What you will do – Would you return, word for word, the lines of the data below from the line with "buffers | 6 | 0.04128 |" through the line with "35 | 0.1019 |", and no others?

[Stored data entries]
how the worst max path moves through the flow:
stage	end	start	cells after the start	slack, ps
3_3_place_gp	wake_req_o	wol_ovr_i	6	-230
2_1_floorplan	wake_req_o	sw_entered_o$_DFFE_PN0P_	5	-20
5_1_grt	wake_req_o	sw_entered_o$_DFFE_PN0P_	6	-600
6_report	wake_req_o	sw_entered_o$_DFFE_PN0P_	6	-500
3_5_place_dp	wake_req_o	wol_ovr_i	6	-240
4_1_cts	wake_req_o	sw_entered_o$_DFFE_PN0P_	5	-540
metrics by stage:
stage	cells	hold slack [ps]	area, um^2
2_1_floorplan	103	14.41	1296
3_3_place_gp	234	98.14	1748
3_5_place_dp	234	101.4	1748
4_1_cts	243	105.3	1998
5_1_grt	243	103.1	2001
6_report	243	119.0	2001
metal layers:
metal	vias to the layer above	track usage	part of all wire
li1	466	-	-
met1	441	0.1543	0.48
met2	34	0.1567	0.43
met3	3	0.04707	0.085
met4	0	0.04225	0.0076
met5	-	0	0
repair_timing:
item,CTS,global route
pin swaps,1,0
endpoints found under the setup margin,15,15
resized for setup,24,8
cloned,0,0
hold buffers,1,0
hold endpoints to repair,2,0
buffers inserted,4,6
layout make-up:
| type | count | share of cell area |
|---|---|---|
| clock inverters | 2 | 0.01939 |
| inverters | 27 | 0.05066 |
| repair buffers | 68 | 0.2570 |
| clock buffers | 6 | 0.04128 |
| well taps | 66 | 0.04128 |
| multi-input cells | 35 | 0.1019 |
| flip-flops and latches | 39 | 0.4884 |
`src/rtl/scl_pkg.sv`:
```
package scl_pkg;

    typedef enum logic [1:0] {
        ST_IDLE = 2'd0,
        ST_LOW  = 2'd1,
        ST_HIGH = 2'd2
    } scl_state_e;

endpackage

```
`src/rtl/scl_cfg_shadow.sv`:
```
module scl_cfg_shadow #(
    parameter int PSC_W = 8,
    parameter int CNT_W = 8
) (
    input  logic                 clk,
    input  logic                 rst_n,
    input  logic                 enable,
    input  logic [PSC_W-1:0]     psc_in,
    input  logic [2*CNT_W-1:0]   low_in,
    input  logic [2*CNT_W-1:0]   high_in,
    output logic [PSC_W-1:0]     psc_q,
    output logic [2*CNT_W-1:0]   low_q,
    output logic [2*CNT_W-1:0]   high_q
);

    // Shadow copies follow the inputs only while the block is disabled.
    always_ff @(posedge clk or negedge rst_n) begin
        if (!rst_n) begin
            psc_q  <= '0;
            low_q  <= '0;
            high_q <= '0;
        end else if (!enable) begin
            psc_q  <= psc_in;
            low_q  <= low_in;
            high_q <= high_in;
        end
    end

endmodule

```
`src/rtl/scl_presc.sv`:
```
module scl_presc #(
    parameter int PSC_W = 8
) (
    input  logic             clk,
    input  logic             rst_n,
    input  logic             enable,
    input  logic             bypass,
    input  logic             restart,
    input  logic [PSC_W-1:0] psc,
    output logic             tick
);

    logic [PSC_W-1:0] div_q;
    logic             wrap;

    assign wrap = (div_q == psc);
    assign tick = enable & (bypass | wrap);

    always_ff @(posedge clk or negedge rst_n) begin
        if (!rst_n) begin
            div_q <= '0;
        end else if (!enable || bypass || restart || wrap) begin
            div_q <= '0;
        end else begin
            div_q <= div_q + PSC_W'(1);
        end
    end

endmodule

```
`src/rtl/scl_len_sel.sv`:
```
module scl_len_sel #(
    parameter int CNT_W    = 8,
    parameter int LOW_ADD  = 7,
    parameter int HIGH_ADD = 5,
    localparam int LEN_W   = CNT_W + 1
) (
    input  logic               hs,
    input  logic [2*CNT_W-1:0] low_q,
    input  logic [2*CNT_W-1:0] high_q,
    output logic [LEN_W-1:0]   low_len,
    output logic [LEN_W-1:0]   high_len
);

    logic [CNT_W-1:0] low_fld [2];
    logic [CNT_W-1:0] high_fld [2];

    // Slot 0 holds the Standard/Fast field, slot 1 the high-speed field.
    for (genvar g = 0; g < 2; g++) begin : g_fld
        assign low_fld[g]  = low_q[g*CNT_W +: CNT_W];
        assign high_fld[g] = high_q[g*CNT_W +: CNT_W];
    end

    always_comb begin
        low_len  = {1'b0, low_fld[hs]}  + LEN_W'(LOW_ADD);
        high_len = {1'b0, high_fld[hs]} + LEN_W'(HIGH_ADD);
    end

endmodule

```
`src/rtl/scl_phase_fsm.sv`:
```
module scl_phase_fsm
    import scl_pkg::*;
#(
    parameter int CNT_W  = 8,
    localparam int LEN_W = CNT_W + 1
) (
    input  logic             clk,
    input  logic             rst_n,
    input  logic             enable,
    input  logic             master,
    input  logic             run,
    input  logic             hs_req,
    input  logic             tick,
    input  logic [LEN_W-1:0] low_len,
    input  logic [LEN_W-1:0] high_len,
    output logic             hs_eff,
    output logic             phase_start,
    output logic             scl_o
);

    scl_state_e       state_q, state_n;
    logic [LEN_W-1:0] cnt_q, cnt_n;
    logic             hs_n;
    logic             low_done, high_done;

    assign low_done  = (cnt_q == low_len - LEN_W'(1));
    assign high_done = (cnt_q == high_len - LEN_W'(1));

    // State register
    always_ff @(posedge clk or negedge rst_n) begin
        if (!rst_n) begin
            state_q <= ST_IDLE;
            cnt_q   <= '0;
            hs_eff  <= 1'b0;
        end else begin
            state_q <= state_n;
            cnt_q   <= cnt_n;
            hs_eff  <= hs_n;
        end
    end

    // Transitions
    always_comb begin
        state_n     = state_q;
        cnt_n       = cnt_q;
        hs_n        = hs_eff;
        phase_start = 1'b0;
        if (!enable) begin
            state_n = ST_IDLE;
            cnt_n   = '0;
            hs_n    = 1'b0;
        end else if (!master) begin
            state_n = ST_IDLE;
            cnt_n   = '0;
        end else if (tick) begin
            unique case (state_q)
                ST_IDLE: begin
                    if (run) begin
                        phase_start = 1'b1;
                    end
                end
                ST_LOW: begin
                    if (low_done) begin
                        state_n = ST_HIGH;
                        cnt_n   = '0;
                    end else begin
                        cnt_n = cnt_q + LEN_W'(1);
                    end
                end
                ST_HIGH: begin
                    if (high_done) begin
                        if (run) begin
                            phase_start = 1'b1;
                        end else begin
                            state_n = ST_IDLE;
                            cnt_n   = '0;
                        end
                    end else begin
                        cnt_n = cnt_q + LEN_W'(1);
                    end
                end
                default: begin
                    state_n = ST_IDLE;
                    cnt_n   = '0;
                end
            endcase
            if (phase_start) begin
                state_n = ST_LOW;
                cnt_n   = '0;
                hs_n    = hs_req;
            end
        end
    end

    // Outputs
    always_comb begin
        unique case (state_q)
            ST_LOW:  scl_o = 1'b0;
            ST_HIGH: scl_o = 1'b1;
            default: scl_o = 1'b1;
        endcase
    end

endmodule

```
`src/rtl/scl_wavegen.sv`:
```
module scl_wavegen #(
    parameter int PSC_W    = 8,
    parameter int CNT_W    = 8,
    parameter int LOW_ADD  = 7,
    parameter int HIGH_ADD = 5,
    localparam int LEN_W   = CNT_W + 1
) (
    input  logic               clk,
    input  logic               rst_n,
    input  logic               enable,
    input  logic               master,
    input  logic               run,
    input  logic               hs_sel,
    input  logic [PSC_W-1:0]   psc_cfg,
    input  logic [2*CNT_W-1:0] low_cfg,
    input  logic [2*CNT_W-1:0] high_cfg,
    output logic               scl_o,
    output logic               tick_o
);

    logic [PSC_W-1:0]   psc_sh;
    logic [2*CNT_W-1:0] low_sh;
    logic [2*CNT_W-1:0] high_sh;
    logic [LEN_W-1:0]   low_len;
    logic [LEN_W-1:0]   high_len;
    logic               hs_eff;
    logic               phase_start;
    logic               tick;

    scl_cfg_shadow #(.PSC_W(PSC_W), .CNT_W(CNT_W)) u_shadow (
        .clk     (clk),
        .rst_n   (rst_n),
        .enable  (enable),
        .psc_in  (psc_cfg),
        .low_in  (low_cfg),
        .high_in (high_cfg),
        .psc_q   (psc_sh),
        .low_q   (low_sh),
        .high_q  (high_sh)
    );

    scl_presc #(.PSC_W(PSC_W)) u_presc (
        .clk     (clk),
        .rst_n   (rst_n),
        .enable  (enable),
        .bypass  (hs_eff),
        .restart (phase_start),
        .psc     (psc_sh),
        .tick    (tick)
    );

    scl_len_sel #(.CNT_W(CNT_W), .LOW_ADD(LOW_ADD), .HIGH_ADD(HIGH_ADD)) u_len (
        .hs       (hs_eff),
        .low_q    (low_sh),
        .high_q   (high_sh),
        .low_len  (low_len),
        .high_len (high_len)
    );

    scl_phase_fsm #(.CNT_W(CNT_W)) u_fsm (
        .clk         (clk),
        .rst_n       (rst_n),
        .enable      (enable),
        .master      (master),
        .run         (run),
        .hs_req      (hs_sel),
        .tick        (tick),
        .low_len     (low_len),
        .high_len    (high_len),
        .hs_eff      (hs_eff),
        .phase_start (phase_start),
        .scl_o       (scl_o)
    );

    assign tick_o = tick;

endmodule

```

Task response –
| clock buffers | 6 | 0.04128 |
| well taps | 66 | 0.04128 |
| multi-input cells | 35 | 0.1019 |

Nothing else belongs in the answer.